Novel Regimen Has Meaningful Benefit in Advanced Cervical Cancer

The complementary action of two novel agents has opened the door for patients with recurrent or metastatic cervical cancer to achieve a real clinical benefit after progression on platinum-based therapy.

Patients who received two investigational checkpoint inhibitors — anti-PD-1 agent balstilimab and anti-CTLA-4 drug zalifrelimab — as second-line therapy had an overall response rate of 25.6% and a median overall survival of almost 13 months, according to an open-label, single-arm, phase 2 study.

“The options after somebody has progressed on a platinum-based doublet are limited with overall short survival times,” David O’Malley, MD, professor of gynecologic oncology, the Ohio State University and James Comprehensive Cancer Center, Columbus, told Medscape Medical News. This combination therapy represents “a much-needed option for patients in this setting,” O’Malley said in a statement.

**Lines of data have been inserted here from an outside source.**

### src/rtl/core/cau_pkg.sv
// Shared types and constants for the complex arithmetic unit.
`default_nettype none
package cau_pkg;

  localparam int unsigned DATA_W    = 32;
  localparam int unsigned FRAC_BITS = 16;
  // Number of quotient bits and square root digits resolved, one per stage.
  localparam int unsigned NIT       = 32;
  localparam int unsigned QDEPTH    = 2;
  // Width of the scaled division numerator.
  localparam int unsigned MW        = 64 + FRAC_BITS + 1;
  localparam int unsigned HW        = MW - NIT;

  typedef enum logic [2:0] {
    OP_ADD  = 3'd0,
    OP_SUB  = 3'd1,
    OP_MUL  = 3'd2,
    OP_DIV  = 3'd3,
    OP_MAG  = 3'd4,
    OP_NONE = 3'd5
  } op_e;

  typedef enum logic [1:0] {
    ST_OK   = 2'd0,
    ST_DIVZ = 2'd1,
    ST_SAT  = 2'd2
  } status_e;

  // One classified item as it travels from the front end to the back end.
  typedef struct packed {
    op_e                op;
    logic [DATA_W-1:0]  ar;
    logic [DATA_W-1:0]  ai;
    logic [DATA_W-1:0]  br;
    logic [DATA_W-1:0]  bi;
  } item_t;

  // Handshake between the front end and the queue.
  typedef struct packed {
    logic push;
  } qctl_t;

endpackage
`default_nettype wire

### src/rtl/core/cau_front.sv
// Front end: takes in commands and decodes the operation code.
`default_nettype none
module cau_front (
  input  wire logic          clk_i,
  input  wire logic          rst_ni,
  input  wire logic          start_i,
  output logic               busy_o,
  input  wire logic [2:0]    req_type_i,
  input  wire logic [31:0]   a_real_i,
  input  wire logic [31:0]   a_imag_i,
  input  wire logic [31:0]   b_real_i,
  input  wire logic [31:0]   b_imag_i,
  output cau_pkg::item_t     item_o,
  output cau_pkg::qctl_t     qctl_o,
  input  wire logic          qfull_i
);
  import cau_pkg::*;

  logic  valid_q, valid_d;
  item_t item_q;
  op_e   op_dec;
  logic  take;
  logic  push;

  // Map the raw code onto an operation; unused codes become no-ops.
  always_comb begin
    case (req_type_i)
      3'd0:    op_dec = OP_ADD;
      3'd1:    op_dec = OP_SUB;
      3'd2:    op_dec = OP_MUL;
      3'd3:    op_dec = OP_DIV;
      3'd4:    op_dec = OP_MAG;
      default: op_dec = OP_NONE;
    endcase
  end

  assign push    = valid_q && !qfull_i;
  assign busy_o  = valid_q && qfull_i;
  assign take    = start_i && !busy_o;
  assign valid_d = take || (valid_q && !push);

  // Control state for the holding register.
  always_ff @(posedge clk_i or negedge rst_ni) begin
    if (!rst_ni) begin
      valid_q <= 1'b0;
    end else begin
      valid_q <= valid_d;
    end
  end

  // Capture the payload on every transfer.
  always_ff @(posedge clk_i) begin
    if (take) begin
      item_q <= '{op: op_dec, ar: a_real_i, ai: a_imag_i, br: b_real_i, bi: b_imag_i};
    end
  end

  assign item_o      = item_q;
  assign qctl_o.push = push;
endmodule
`default_nettype wire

Steven O’Day, MD, chief medical officer of Agenus, which developed both agents, also highlighted the promise of this dual therapy. “The combination data with balstilimab (AGEN2034) and zalifrelimab (AGEB1884) in recurrent/metastatic cervical cancer represents a meaningful improvement over currently available therapies while demonstrating a well-tolerated safety profile,” O’Day said in the statement.

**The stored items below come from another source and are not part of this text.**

File: src/sv/ucbm_pkg.sv
// ---------------------------------------------------------------------------
// ucbm_pkg: shared types and constants
// State codes, controller/datapath command and status bundles, field widths.
// ---------------------------------------------------------------------------
`default_nettype none

package ucbm_pkg;

  localparam int unsigned MaxNodesDef   = 64;
  localparam int unsigned MaxEdgesDef   = 64;
  localparam int unsigned WeightBitsDef = 16;

  localparam int unsigned IdW          = 6;
  localparam int unsigned PortWeightW  = 16;
  localparam int unsigned TotalW       = 22;
  localparam int unsigned NodeCountW   = 7;
  localparam int unsigned NodeCountRst = 64;

  localparam int unsigned InDataW  = 32;
  localparam int unsigned OutDataW = 56;
  localparam int unsigned ApbAddrW = 3;
  localparam int unsigned ApbDataW = 32;

  // register word index on the config port
  localparam logic RegNodeCount = 1'b0;

  typedef enum logic [3:0] {
    S_CLEAR,
    S_LOAD,
    S_SEL_INIT,
    S_SEL_RUN,
    S_SEL_LAST,
    S_CHECK,
    S_FIND_RD,
    S_FIND_CHK,
    S_JOIN,
    S_EMIT_PREP,
    S_EMIT_EMPTY,
    S_EMIT
  } state_e;

  typedef struct packed {
    logic clr_step;
    logic run_clear;
    logic load;
    logic sel_init;
    logic scan_rd;
    logic mark_visited;
    logic pass_done;
    logic find_u;
    logic find_rd;
    logic find_step;
    logic find_to_v;
    logic join_roots;
    logic emit_prep;
    logic emit;
    logic emit_empty;
  } cmd_t;

  typedef struct packed {
    logic clr_done;
    logic scan_last;
    logic out_of_range;
    logic find_hit;
    logic pass_last_edges;
    logic pass_last_removed;
    logic none_removed;
    logic out_free;
  } sts_t;

endpackage

`default_nettype wire

File: src/sv/ucbm_ram.sv
// ---------------------------------------------------------------------------
// ucbm_ram: generic memory
// One write port, one read port with registered read data.
// ---------------------------------------------------------------------------
`default_nettype none

module ucbm_ram #(
  parameter int unsigned Width = 8,
  parameter int unsigned Depth = 64,
  localparam int unsigned AddrW = (Depth > 1) ? $clog2(Depth) : 1
) (
  input  wire logic             clk_i,
  input  wire logic             we_i,
  input  wire logic [AddrW-1:0] waddr_i,
  input  wire logic [Width-1:0] wdata_i,
  input  wire logic             re_i,
  input  wire logic [AddrW-1:0] raddr_i,
  output logic      [Width-1:0] rdata_o
);

  logic [Width-1:0] mem_q [Depth];

  always_ff @(posedge clk_i) begin
    if (we_i) begin
      mem_q[waddr_i] <= wdata_i;
    end
    if (re_i) begin
      rdata_o <= mem_q[raddr_i];
    end
  end

endmodule

`default_nettype wire

File: src/sv/ucbm_ctrl.sv
// ---------------------------------------------------------------------------
// ucbm_ctrl: sequencer
// Steps through load, selection scans, root finds, joins and result output.
// ---------------------------------------------------------------------------
`default_nettype none

module ucbm_ctrl (
  input  wire logic          clk_i,
  input  wire logic          rst_ni,
  input  wire logic          in_valid_i,
  input  wire logic          in_last_i,
  output logic               in_ready_o,
  input  wire ucbm_pkg::sts_t sts_i,
  output ucbm_pkg::cmd_t     cmd_o
);
  import ucbm_pkg::*;

  state_e state_q, state_d;
  logic   phase_q;   // 0: forest build, 1: result output
  logic   which_q;   // 0: finding root of first end, 1: second end

  always_comb begin
    state_d = state_q;
    unique case (state_q)
      S_CLEAR:      if (sts_i.clr_done) state_d = S_LOAD;
      S_LOAD:       if (in_valid_i && in_last_i) state_d = S_SEL_INIT;
      S_SEL_INIT:   state_d = S_SEL_RUN;
      S_SEL_RUN:    if (sts_i.scan_last) state_d = S_SEL_LAST;
      S_SEL_LAST:   state_d = phase_q ? S_EMIT : S_CHECK;
      S_CHECK: begin
        if (!sts_i.out_of_range) state_d = S_FIND_RD;
        else if (sts_i.pass_last_edges) state_d = S_EMIT_PREP;
        else state_d = S_SEL_INIT;
      end
      S_FIND_RD:    state_d = S_FIND_CHK;
      S_FIND_CHK: begin
        if (!sts_i.find_hit || !which_q) state_d = S_FIND_RD;
        else state_d = S_JOIN;
      end
      S_JOIN:       state_d = sts_i.pass_last_edges ? S_EMIT_PREP : S_SEL_INIT;
      S_EMIT_PREP:  state_d = sts_i.none_removed ? S_EMIT_EMPTY : S_SEL_INIT;
      S_EMIT_EMPTY: if (sts_i.out_free) state_d = S_CLEAR;
      S_EMIT: begin
        if (sts_i.out_free) state_d = sts_i.pass_last_removed ? S_CLEAR : S_SEL_INIT;
      end
      default:      state_d = S_CLEAR;
    endcase
  end

  always_comb begin
    cmd_o      = '0;
    in_ready_o = 1'b0;
    unique case (state_q)
      S_CLEAR: begin
        cmd_o.clr_step  = 1'b1;
        cmd_o.run_clear = 1'b1;
      end
      S_LOAD: begin
        in_ready_o = 1'b1;
        cmd_o.load = in_valid_i;
      end
      S_SEL_INIT: cmd_o.sel_init = 1'b1;
      S_SEL_RUN:  cmd_o.scan_rd = 1'b1;
      S_SEL_LAST: ;
      S_CHECK: begin
        cmd_o.mark_visited = 1'b1;
        if (sts_i.out_of_range) cmd_o.pass_done = 1'b1;
        else cmd_o.find_u = 1'b1;
      end
      S_FIND_RD: cmd_o.find_rd = 1'b1;
      S_FIND_CHK: begin
        if (!sts_i.find_hit) cmd_o.find_step = 1'b1;
        else if (!which_q) cmd_o.find_to_v = 1'b1;
      end
      S_JOIN: begin
        cmd_o.join_roots = 1'b1;
        cmd_o.pass_done  = 1'b1;
      end
      S_EMIT_PREP:  cmd_o.emit_prep = 1'b1;
      S_EMIT_EMPTY: cmd_o.emit_empty = sts_i.out_free;
      S_EMIT: begin
        cmd_o.emit         = sts_i.out_free;
        cmd_o.mark_visited = sts_i.out_free;
        cmd_o.pass_done    = sts_i.out_free;
      end
      default: ;
    endcase
  end

  always_ff @(posedge clk_i or negedge rst_ni) begin
    if (!rst_ni) begin
      state_q <= S_CLEAR;
      phase_q <= 1'b0;
      which_q <= 1'b0;
    end else begin
      state_q <= state_d;
      if (cmd_o.run_clear) phase_q <= 1'b0;
      else if (cmd_o.emit_prep) phase_q <= 1'b1;
      if (cmd_o.find_u) which_q <= 1'b0;
      else if (cmd_o.find_to_v) which_q <= 1'b1;
    end
  end

endmodule

`default_nettype wire

File: src/sv/ucbm_dp.sv
// ---------------------------------------------------------------------------
// ucbm_dp: datapath
// Edge store, parent store, selection scan, saturating total, result register.
// ---------------------------------------------------------------------------
`default_nettype none

module ucbm_dp #(
  parameter int unsigned MAX_NODES   = ucbm_pkg::MaxNodesDef,
  parameter int unsigned MAX_EDGES   = ucbm_pkg::MaxEdgesDef,
  parameter int unsigned WEIGHT_BITS = ucbm_pkg::WeightBitsDef
) (
  input  wire logic                                clk_i,
  input  wire logic                                rst_ni,
  input  wire ucbm_pkg::cmd_t                      cmd_i,
  output ucbm_pkg::sts_t                           sts_o,
  input  wire logic [ucbm_pkg::NodeCountW-1:0]     node_count_i,
  input  wire logic [ucbm_pkg::IdW-1:0]            in_from_i,
  input  wire logic [ucbm_pkg::IdW-1:0]            in_to_i,
  input  wire logic [ucbm_pkg::PortWeightW-1:0]    in_weight_i,
  input  wire logic                                out_ready_i,
  output logic                                     out_valid_o,
  output logic      [ucbm_pkg::IdW-1:0]            out_from_o,
  output logic      [ucbm_pkg::IdW-1:0]            out_to_o,
  output logic      [ucbm_pkg::PortWeightW-1:0]    out_weight_o,
  output logic      [ucbm_pkg::TotalW-1:0]         out_total_o,
  output logic                                     out_flag_o,
  output logic                                     out_last_o
);
  import ucbm_pkg::*;

  localparam int unsigned IdxW  = (MAX_EDGES > 1) ? $clog2(MAX_EDGES) : 1;
  localparam int unsigned CntW  = $clog2(MAX_EDGES + 1);
  localparam int unsigned NodeW = $clog2(MAX_NODES);
  localparam int unsigned LimW  = ($clog2(MAX_NODES + 1) > NodeCountW) ?
                                  $clog2(MAX_NODES + 1) : NodeCountW;
  localparam int unsigned EdgeW = 2 * IdW + WEIGHT_BITS;
  localparam int unsigned ExtW  = (WEIGHT_BITS > PortWeightW) ? WEIGHT_BITS : PortWeightW;
  localparam int unsigned SumW  = ((WEIGHT_BITS > TotalW) ? WEIGHT_BITS : TotalW) + 1;
  localparam logic signed [SumW-1:0] TotMax = SumW'((2 ** (TotalW - 1)) - 1);
  localparam logic signed [SumW-1:0] TotMin = SumW'(-(2 ** (TotalW - 1)));

  // edge store and scan
  logic [CntW-1:0]          edge_cnt_q;
  logic [IdxW-1:0]          scan_idx_q;
  logic [IdxW-1:0]          rd_idx_q;
  logic                     rd_pend_q;
  logic [EdgeW-1:0]         edge_wdata;
  logic [EdgeW-1:0]         edge_rdata;
  logic                     edge_we;
  logic [IdW-1:0]           rd_from;
  logic [IdW-1:0]           rd_to;
  logic signed [WEIGHT_BITS-1:0] rd_w;
  logic [MAX_EDGES-1:0]     visited_q;
  logic [MAX_EDGES-1:0]     removed_q;
  logic [CntW-1:0]          removed_cnt_q;
  logic [CntW-1:0]          pass_cnt_q;

  // best candidate of the current scan
  logic                     best_valid_q;
  logic [IdxW-1:0]          best_idx_q;
  logic [IdW-1:0]           best_from_q;
  logic [IdW-1:0]           best_to_q;
  logic signed [WEIGHT_BITS-1:0] best_w_q;
  logic                     take_cand;

  // union-find
  logic [NodeW-1:0]         clr_idx_q;
  logic [NodeW-1:0]         x_q;
  logic [NodeW-1:0]         ru_q;
  logic [NodeW-1:0]         par_rdata;
  logic                     par_we;
  logic [NodeW-1:0]         par_waddr;
  logic [NodeW-1:0]         par_wdata;
  logic [LimW-1:0]          lim;

  // total
  logic signed [TotalW-1:0] total_q;
  logic signed [SumW-1:0]   sum;
  logic signed [SumW-1:0]   sum_sat;
  logic signed [ExtW-1:0]   best_w_ext;

  // result register
  logic                     out_valid_q;

  assign edge_we    = cmd_i.load && (edge_cnt_q < CntW'(MAX_EDGES));
  assign edge_wdata = {WEIGHT_BITS'(in_weight_i), in_to_i, in_from_i};

  ucbm_ram #(
    .Width (EdgeW),
    .Depth (MAX_EDGES)
  ) u_edge_ram (
    .clk_i   (clk_i),
    .we_i    (edge_we),
    .waddr_i (edge_cnt_q[IdxW-1:0]),
    .wdata_i (edge_wdata),
    .re_i    (cmd_i.scan_rd),
    .raddr_i (scan_idx_q),
    .rdata_o (edge_rdata)
  );

  assign rd_from = edge_rdata[IdW-1:0];
  assign rd_to   = edge_rdata[2*IdW-1:IdW];
  assign rd_w    = edge_rdata[EdgeW-1:2*IdW];

  // ascending scan: on equal weight the later edge wins
  assign take_cand = rd_pend_q && !visited_q[rd_idx_q] &&
                     (!best_valid_q || (rd_w >= best_w_q));

  // only connectivity matters for which edges close a cycle, so a plain
  // root-to-root link is enough
  assign par_we    = cmd_i.clr_step || (cmd_i.join_roots && (ru_q != x_q));
  assign par_waddr = cmd_i.clr_step ? clr_idx_q : ru_q;
  assign par_wdata = cmd_i.clr_step ? clr_idx_q : x_q;

  ucbm_ram #(
    .Width (NodeW),
    .Depth (MAX_NODES)
  ) u_parent_ram (
    .clk_i   (clk_i),
    .we_i    (par_we),
    .waddr_i (par_waddr),
    .wdata_i (par_wdata),
    .re_i    (cmd_i.find_rd),
    .raddr_i (x_q),
    .rdata_o (par_rdata)
  );

  assign lim = (LimW'(node_count_i) < LimW'(MAX_NODES)) ? LimW'(node_count_i)
                                                        : LimW'(MAX_NODES);

  assign sum = SumW'(total_q) + SumW'(best_w_q);
  always_comb begin
    if (sum > TotMax) sum_sat = TotMax;
    else if (sum < TotMin) sum_sat = TotMin;
    else sum_sat = sum;
  end

  assign best_w_ext = ExtW'(best_w_q);

  always_comb begin
    sts_o                   = '0;
    sts_o.clr_done          = (clr_idx_q == NodeW'(MAX_NODES - 1));
    sts_o.scan_last         = ((CntW'(scan_idx_q) + CntW'(1)) == edge_cnt_q);
    sts_o.out_of_range      = (LimW'(best_from_q) >= lim) || (LimW'(best_to_q) >= lim);
    sts_o.find_hit          = (par_rdata == x_q);
    sts_o.pass_last_edges   = ((pass_cnt_q + CntW'(1)) == edge_cnt_q);
    sts_o.pass_last_removed = ((pass_cnt_q + CntW'(1)) == removed_cnt_q);
    sts_o.none_removed      = (removed_cnt_q == '0);
    sts_o.out_free          = !out_valid_q || out_ready_i;
  end

  always_ff @(posedge clk_i or negedge rst_ni) begin
    if (!rst_ni) begin
      edge_cnt_q    <= '0;
      scan_idx_q    <= '0;
      rd_pend_q     <= 1'b0;
      visited_q     <= '0;
      removed_q     <= '0;
      removed_cnt_q <= '0;
      pass_cnt_q    <= '0;
      best_valid_q  <= 1'b0;
      clr_idx_q     <= '0;
      total_q       <= '0;
      out_valid_q   <= 1'b0;
    end else begin
      rd_pend_q <= cmd_i.scan_rd;
      if (cmd_i.clr_step) begin
        clr_idx_q <= sts_o.clr_done ? '0 : clr_idx_q + NodeW'(1);
      end
      if (cmd_i.run_clear) begin
        edge_cnt_q    <= '0;
        visited_q     <= '0;
        removed_q     <= '0;
        removed_cnt_q <= '0;
        pass_cnt_q    <= '0;
        total_q       <= '0;
      end
      if (edge_we) edge_cnt_q <= edge_cnt_q + CntW'(1);
      if (cmd_i.sel_init) begin
        scan_idx_q   <= '0;
        best_valid_q <= 1'b0;
      end
      if (cmd_i.scan_rd) scan_idx_q <= scan_idx_q + IdxW'(1);
      if (take_cand) best_valid_q <= 1'b1;
      if (cmd_i.mark_visited) visited_q[best_idx_q] <= 1'b1;
      if (cmd_i.pass_done) pass_cnt_q <= pass_cnt_q + CntW'(1);
      if (cmd_i.join_roots && (ru_q == x_q)) begin
        removed_q[best_idx_q] <= 1'b1;
        removed_cnt_q         <= removed_cnt_q + CntW'(1);
        total_q               <= TotalW'(sum_sat);
      end
      if (cmd_i.emit_prep) begin
        visited_q  <= ~removed_q;
        pass_cnt_q <= '0;
      end
      if (cmd_i.emit || cmd_i.emit_empty) out_valid_q <= 1'b1;
      else if (out_ready_i) out_valid_q <= 1'b0;
    end
  end

  always_ff @(posedge clk_i) begin
    rd_idx_q <= scan_idx_q;
    if (take_cand) begin
      best_idx_q  <= rd_idx_q;
      best_from_q <= rd_from;
      best_to_q   <= rd_to;
      best_w_q    <= rd_w;
    end
    if (cmd_i.find_u) x_q <= NodeW'(best_from_q);
    if (cmd_i.find_step) x_q <= par_rdata;
    if (cmd_i.find_to_v) begin
      ru_q <= x_q;
      x_q  <= NodeW'(best_to_q);
    end
    if (cmd_i.emit) begin
      out_from_o   <= best_from_q;
      out_to_o     <= best_to_q;
      out_weight_o <= best_w_ext[PortWeightW-1:0];
      out_total_o  <= total_q;
      out_flag_o   <= 1'b1;
      out_last_o   <= sts_o.pass_last_removed;
    end else if (cmd_i.emit_empty) begin
      out_from_o   <= '0;
      out_to_o     <= '0;
      out_weight_o <= '0;
      out_total_o  <= '0;
      out_flag_o   <= 1'b0;
      out_last_o   <= 1'b1;
    end
  end

  assign out_valid_o = out_valid_q;

  a_removed_count : assert property (@(posedge clk_i) disable iff (!rst_ni)
    $countones(removed_q) == removed_cnt_q)
    else $error("removed count out of step with removed marks");

  a_removed_bound : assert property (@(posedge clk_i) disable iff (!rst_ni)
    removed_cnt_q <= edge_cnt_q)
    else $error("more removed edges than stored edges");

  a_emit_has_best : assert property (@(posedge clk_i) disable iff (!rst_ni)
    (cmd_i.emit || cmd_i.mark_visited) |-> best_valid_q)
    else $error("edge used without a selected candidate");

endmodule

`default_nettype wire

File: src/sv/undirected_cycle_breaking_mst_unit.sv
// ---------------------------------------------------------------------------
// undirected_cycle_breaking_mst_unit: maximum spanning forest cycle breaker
// Stores edges, builds the maximum spanning forest in descending weight
// order and reports every edge that closes a cycle, with the removed total.
// ---------------------------------------------------------------------------
// channel    dir  fields (tdata low bit up)                        tuser       tlast
// s_axis     in   edge_from[5:0] edge_to[11:6] edge_weight[27:12]  -           last_edge
// m_axis     out  removed_from[5:0] removed_to[11:6]                edge_valid  last_result
//                 removed_weight[27:12] removed_total[49:28]
// apb        in   reg 0 at address 0: node_count[6:0]
//
// edges load at one per cycle. after the last edge, each stored edge costs a
// scan of the edge store; an edge with both ends in range adds parent-store
// reads on the two root walks and a join. a prep step then starts output;
// each removed edge then costs one more scan of the edge store before it is output.
// after reset and after each run a clearing pass rewrites every entry of
// the parent store; s_axis_tready stays low then and during the whole run.
// a result waiting on m_axis_tready stalls only the next output step.
// ---------------------------------------------------------------------------
`default_nettype none

module undirected_cycle_breaking_mst_unit #(
  parameter int unsigned MAX_NODES   = ucbm_pkg::MaxNodesDef,
  parameter int unsigned MAX_EDGES   = ucbm_pkg::MaxEdgesDef,
  parameter int unsigned WEIGHT_BITS = ucbm_pkg::WeightBitsDef
) (
  input  wire logic                              clk_i,
  input  wire logic                              rst_ni,
  input  wire logic                              s_axis_tvalid,
  output logic                                   s_axis_tready,
  // edge_from[5:0], edge_to[11:6], edge_weight[27:12]
  input  wire logic [ucbm_pkg::InDataW-1:0]      s_axis_tdata,
  input  wire logic                              s_axis_tlast,
  output logic                                   m_axis_tvalid,
  input  wire logic                              m_axis_tready,
  // removed_from[5:0], removed_to[11:6], removed_weight[27:12], removed_total[49:28]
  output logic      [ucbm_pkg::OutDataW-1:0]     m_axis_tdata,
  // edge_valid[0]
  output logic                                   m_axis_tuser,
  output logic                                   m_axis_tlast,
  input  wire logic                              psel,
  input  wire logic                              penable,
  input  wire logic                              pwrite,
  input  wire logic [ucbm_pkg::ApbAddrW-1:0]     paddr,
  input  wire logic [ucbm_pkg::ApbDataW-1:0]     pwdata,
  output logic      [ucbm_pkg::ApbDataW-1:0]     prdata,
  output logic                                   pready
);
  import ucbm_pkg::*;

  cmd_t                    cmd;
  sts_t                    sts;
  logic [NodeCountW-1:0]   node_count_q;
  logic [IdW-1:0]          out_from;
  logic [IdW-1:0]          out_to;
  logic [PortWeightW-1:0]  out_weight;
  logic [TotalW-1:0]       out_total;
  logic                    reg_sel;

  assign pready  = 1'b1;
  assign reg_sel = (paddr[ApbAddrW-1] == RegNodeCount);

  always_ff @(posedge clk_i or negedge rst_ni) begin
    if (!rst_ni) begin
      node_count_q <= NodeCountW'(NodeCountRst);
    end else if (psel && penable && pwrite && reg_sel) begin
      node_count_q <= pwdata[NodeCountW-1:0];
    end
  end

  assign prdata = reg_sel ? ApbDataW'(node_count_q) : '0;

  ucbm_ctrl u_ctrl (
    .clk_i      (clk_i),
    .rst_ni     (rst_ni),
    .in_valid_i (s_axis_tvalid),
    .in_last_i  (s_axis_tlast),
    .in_ready_o (s_axis_tready),
    .sts_i      (sts),
    .cmd_o      (cmd)
  );

  ucbm_dp #(
    .MAX_NODES   (MAX_NODES),
    .MAX_EDGES   (MAX_EDGES),
    .WEIGHT_BITS (WEIGHT_BITS)
  ) u_dp (
    .clk_i        (clk_i),
    .rst_ni       (rst_ni),
    .cmd_i        (cmd),
    .sts_o        (sts),
    .node_count_i (node_count_q),
    .in_from_i    (s_axis_tdata[IdW-1:0]),
    .in_to_i      (s_axis_tdata[2*IdW-1:IdW]),
    .in_weight_i  (s_axis_tdata[2*IdW+PortWeightW-1:2*IdW]),
    .out_ready_i  (m_axis_tready),
    .out_valid_o  (m_axis_tvalid),
    .out_from_o   (out_from),
    .out_to_o     (out_to),
    .out_weight_o (out_weight),
    .out_total_o  (out_total),
    .out_flag_o   (m_axis_tuser),
    .out_last_o   (m_axis_tlast)
  );

  assign m_axis_tdata = OutDataW'({out_total, out_weight, out_to, out_from});

endmodule

`default_nettype wire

The study, funded by Agenus, was published online December 22 in the Journal of Clinical Oncology.

The trial included 125 patients with recurrent or metastatic squamous cell carcinoma, adenocarcinoma, or adenosquamous carcinoma of the cervix who had received one prior line of platinum-based therapy in the advanced disease setting. Patients received three doses of biweekly balstilimab at 3 mg/kg plus 1 mg/kg of zalifrelimab once every 6 weeks over the 6-week cycle. Treatment was continued until disease progression or unacceptable toxicity.

The median age at enrollment was 50 years. More than half of patients had PD-L1-positive tumors, while about 1 in 4 had PD-L1-negative tumors, and the remaining cases could not be evaluated.

For the primary endpoint, the combination of the PD-1 inhibitor and anti-CTLA-4 antibody produced an overall response rate of 25.6%, including 10 complete responses and 22 partial responses. The response rate is considerably higher than that achieved with current second-line therapies, which ranges from 4% to 14%.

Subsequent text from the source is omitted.